- Born: 15 August 1934 Sukhaya Tereshka, Penza Oblast, Russian SFSR, Soviet Union
- Died: 2 October 1980 (aged 46) Moscow oblast, Soviet Union
- Occupation: Pilot
- Space career

Soviet Union test cosmonaut
- Rank: Lieutenant Colonel (Podpolkovnik), Soviet Air Force
- Selection: Air Force Group 1

= Valentin Varlamov =

Russian pilot (1934–1980)

Valentin Stepanovich Varlamov (Валентин Степанович Варламов; 15 August 1934 – 2 October 1980) was a Russian jet pilot who was selected for Air Force Group 1, the first intake of 20 cosmonaut candidates in 1960. After his disqualification from the space program on medical grounds, he was an instructor at the cosmonaut training centre outside Moscow.

==Early life==
Varlamov was born on 15 August 1934 in Sukhaya Tereshka in the Talchinska district of the Penza oblast.
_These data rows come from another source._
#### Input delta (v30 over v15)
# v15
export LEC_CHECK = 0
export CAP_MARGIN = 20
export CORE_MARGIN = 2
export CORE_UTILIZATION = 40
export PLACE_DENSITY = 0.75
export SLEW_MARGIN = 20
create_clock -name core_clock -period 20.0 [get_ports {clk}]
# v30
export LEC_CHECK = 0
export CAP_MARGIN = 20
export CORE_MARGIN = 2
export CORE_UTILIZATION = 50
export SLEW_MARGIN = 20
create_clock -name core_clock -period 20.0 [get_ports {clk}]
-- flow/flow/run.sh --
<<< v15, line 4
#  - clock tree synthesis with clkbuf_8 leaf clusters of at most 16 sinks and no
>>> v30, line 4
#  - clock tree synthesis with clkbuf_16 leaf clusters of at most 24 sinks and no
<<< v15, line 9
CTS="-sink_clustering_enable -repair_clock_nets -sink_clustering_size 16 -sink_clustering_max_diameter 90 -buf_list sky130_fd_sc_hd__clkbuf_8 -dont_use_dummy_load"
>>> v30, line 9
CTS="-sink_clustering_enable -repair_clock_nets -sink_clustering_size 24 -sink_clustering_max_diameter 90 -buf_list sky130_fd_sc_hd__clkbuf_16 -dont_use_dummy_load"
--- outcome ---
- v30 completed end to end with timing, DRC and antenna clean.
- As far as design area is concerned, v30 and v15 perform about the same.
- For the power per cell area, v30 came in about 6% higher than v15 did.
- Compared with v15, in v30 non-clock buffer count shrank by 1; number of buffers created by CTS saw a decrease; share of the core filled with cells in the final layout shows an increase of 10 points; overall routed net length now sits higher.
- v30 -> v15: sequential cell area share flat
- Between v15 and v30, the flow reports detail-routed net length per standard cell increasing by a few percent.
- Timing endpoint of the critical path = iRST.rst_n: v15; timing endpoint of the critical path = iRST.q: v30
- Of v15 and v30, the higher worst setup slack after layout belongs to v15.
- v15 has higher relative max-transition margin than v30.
From an optimization exercise on the open Yosys and OpenROAD flow, aimed at small area; shortcuts taken in it are not production practice.
Function was checked by simulation only, so behaviour that the tests miss may differ from the original.
Power and IR drop assume default switching activity.

[design/flow/run.sh]
#!/bin/bash
# synth_recipe.tcl (not shown) runs the flow's synth.tcl, then flattens the netlist and writes it again
# the make line also repeats each setting of config.mk as NAME=value (left out here)
make -C /OpenROAD-flow-scripts/flow DESIGN_CONFIG=/design/flow/config.mk WORK_HOME=/design/flow/orfs CLKGATE_MAP_FILE= SYNTH_SCRIPT=/design/flow/synth_recipe.tcl finish
[design/flow/config.mk]
export PLATFORM = sky130hd
export DESIGN_NAME = clock_top
export DESIGN_NICKNAME = clock_top
export VERILOG_FILES = /design/flow/design.v
export SDC_FILE = /design/flow/constraint.sdc
export NUM_CORES = 4
export LEC_CHECK = 0
export CAP_MARGIN = 20
export CORE_MARGIN = 2
export CORE_UTILIZATION = 40
export SLEW_MARGIN = 20
[design/flow/constraint.sdc]
create_clock -name core_clock -period 10.0 [get_ports {clock}]
set_input_delay 2.0000 -clock core_clock [delete_from_list [all_inputs] [get_ports {clock}]]
set_output_delay 2.0000 -clock core_clock [all_outputs]
set_load 0.01 [all_outputs]
Background: an optimization exercise with open tools, aiming at small area. Do not read the settings as production practice.
At most, simulation tests tie the RTL to the original design; equivalence was not proved.
Power is estimated from default activity; no workload was simulated.

Setup of 12-01:
## typing_test_top
module typing_test_top(
        input wire clk,
        input wire rst,  
        input wire [3:0] rows,
        output wire [3:0] cols,
        output wire [3:0] Anode_Activate,
        output wire [6:0] LED_out,
        output wire SSD_Anode_Activate,
        output wire [6:0] SSD_LED_out
    );
Size: about 200 flip-flops, about 29 I/O pins, about 12,000 µm² of cells after synthesis.
clock: 160.0 ns
lec_check: 0
abc_area: 0
cap_margin: 20
core_margin: 2
core_utilization: 60
cts_buf_list: sky130_fd_sc_hd__clkbuf_4
cts_cluster_diameter: 50
cts_cluster_size: 8
slew_margin: 20
standard.sh (not shown) runs the stock make flow with config.mk's settings and CLKGATE_MAP_FILE= SYNTH_SCRIPT=/design/flow/synth_recipe.tcl, a recipe that flattens the netlist after the stock synthesis.
==> flow/flow/run.sh <==
#!/bin/bash
# The standard layout (standard.sh), with two changes: the ports are buffered
# with the smallest buffer, and clock tree synthesis adds no dummy loads.
set -euo pipefail
export BUFFER_PORTS_ARGS="-buffer_cell sky130_fd_sc_hd__buf_1"
export CTS_ARGS="-sink_clustering_enable -repair_clock_nets -dont_use_dummy_load -buf_list sky130_fd_sc_hd__clkbuf_4 -sink_clustering_size 8 -sink_clustering_max_diameter 50"
bash standard.sh finish > standard.log 2>&1
Modified inputs, 03-11 compared to 12-01
diff --git a/flow/design.v b/flow/design.v
--- a/flow/design.v
+++ b/flow/design.v
@@ -339,35 +339,27 @@
         if (start) begin
             at <= 4'd10;
             ao <= 4'd0;
             acc_d1 <= 4'd0;
             acc_d2 <= 4'd0;
             cd <= 16'd0;
-            S <= 16'd0;
+            S <= 16'hFFFF;
             nz <= 1'b0;
         end else if (tpress) begin
             acc_d1 <= nd1;
             acc_d2 <= nd2;
+            S <= S_inc;
             if (correct) begin
                 cd <= cd_inc;
                 nz <= 1'b1;
             end
-            if (nz) begin
-                at <= 4'd0;
-                ao <= 4'd0;
-            end else begin
-                at <= 4'd10;
-                ao <= 4'd0;
-                S <= S_inc;
-            end
-        end else begin
-            if (aj) begin
-                at <= un_h;
-                ao <= un_o;
-            end
-            if (aj_done) S <= S_inc;
+            at <= nz ? 4'd0 : 4'd10;
+            ao <= 4'd0;
+        end else if (aj) begin
+            at <= un_h;
+            ao <= un_o;
         end
     end
     always @(posedge clk) begin
         if (start || word_done) begin
             cw <= lfsr;
             cw_rev <= start;
Results
Critical path depth sits higher in 03-11 than in 12-01. For summed area of non-filler cells in the final layout, 12-01 and 03-11 come out practically identical. Changes observed in 03-11 relative to 12-01: global-route usage barely changed, largest fanout on the critical path now larger, number of ordinary inverters in the final layout climbed 1, internal portion of total power decreased by 1.1% relative to the old numbers. 03-11 has more setup slack than 12-01. When 03-11 is set beside 12-01, its post-layout utilization of the core turns out to be 0.31 points larger.
No functional check of the RTL was part of 03-11.

typing_test_top, a different RTL version from the one above (not shown whole).
Size in the first run: ~1,500 cells after synthesis, roughly 200 flip-flops.
export LEC_CHECK = 0
export ABC_AREA = 1
export CAP_MARGIN = 20
export CORE_MARGIN = 2
export CORE_UTILIZATION = 60
export SLEW_MARGIN = 20
create_clock -name core_clock -period 160.0 [get_ports {clk}]
==> flow/flow/run.sh <==
#!/bin/bash
# The standard layout (standard.sh), with two changes: the ports are buffered
# with the smallest buffer, and clock tree synthesis adds no dummy loads and
# builds its tree from clkbuf_8.
set -euo pipefail
export BUFFER_PORTS_ARGS="-buffer_cell sky130_fd_sc_hd__buf_1"
export CTS_ARGS="-sink_clustering_enable -repair_clock_nets -dont_use_dummy_load -buf_list sky130_fd_sc_hd__clkbuf_8"
bash standard.sh finish > standard.log 2>&1
The first run passed the timing, design-rule and antenna checks.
After World War II, Varlamov's family moved to Kyrgyzstan where Varlamov continued his schooling. Among his classmates was fellow future cosmonaut candidate, Mars Rafikov, who was almost a year older. His family then moved to the Orenburg region where Varlamov completed his schooling.

He attended the Air Force introductory school in western Siberia, followed by the Kacha Higher Air Force school and finally the Stalingrad (Volgograd) Military Aviation school where he graduated with a commission as a pilot. He gained his lieutenant's wings in 1955.

By 1956, Varlamov was a fighter pilot with the 3rd Guards Fighter Aviation Regiment which was responsible for the defence of Orel. He was made chief pilot in the regiment and promoted to senior lieutenant.

==Cosmonaut selection==
Varlamov was one of 20 young pilots selected for Air Force Group 1 in April 1960, aged 25.

===Training===
Varlamov began training with Rafikov, Anatoly Kartashov on 28 April 1960 as a military pilot, third class. Varlamov showed great potential as a cosmonaut candidate, being physically fit and highly intelligent. With the completion of the Vostok simulator, he was selected for a special group of six candidates for accelerated training, along with Yuri Gagarin, Anatoly Kartashov, Andrian Nikolayev, Pavel Popovich and Gherman Titov. Known as the "Sochi Six", this group's purpose was to train the best of the existing candidates of TsPK and enable selectors to choose the candidate who would be first in space.

===Discharge===
In 1960 Varlamov was promoted to captain. While on holiday in June that year with other cosmonaut candidates Georgy Shonin and Valery Bykovsky at Medvezh'i Ozyora (Bear Lakes) near Moscow, Varlamov suffered a neck injury after diving into shallow water. While he recovered from a displaced vertebra, medical officers found further anomalies in his bone structure and he was medically disqualified from the program. He was discharged in 1961 and his place was taken by Bykovsky.

===Cosmonaut Training Centre===
Despite his discharge Varlamov did not leave the cosmonaut training centre as other unsuccessful candidates had done. He was well regarded by his peers and continued to work in the TsPK in administrative roles until the flight of Vostok 1 where he served as "deputy chief of the command point for controlling space flights."

In 1963 he became a senior instructor specialising in astronavigation at the cosmonaut training centre. Fellow cosmonaut Gherman Titov noted that despite his removal from the program, "The stars above pulled at him." He continued to work within various departments of the cosmonaut training centre and was promoted to major in 1964, followed by lieutenant colonel in 1968.

He left the TsPK in 1966 and died in 1980 after an accident. He is buried at Leonikha near the TsPK (Star City).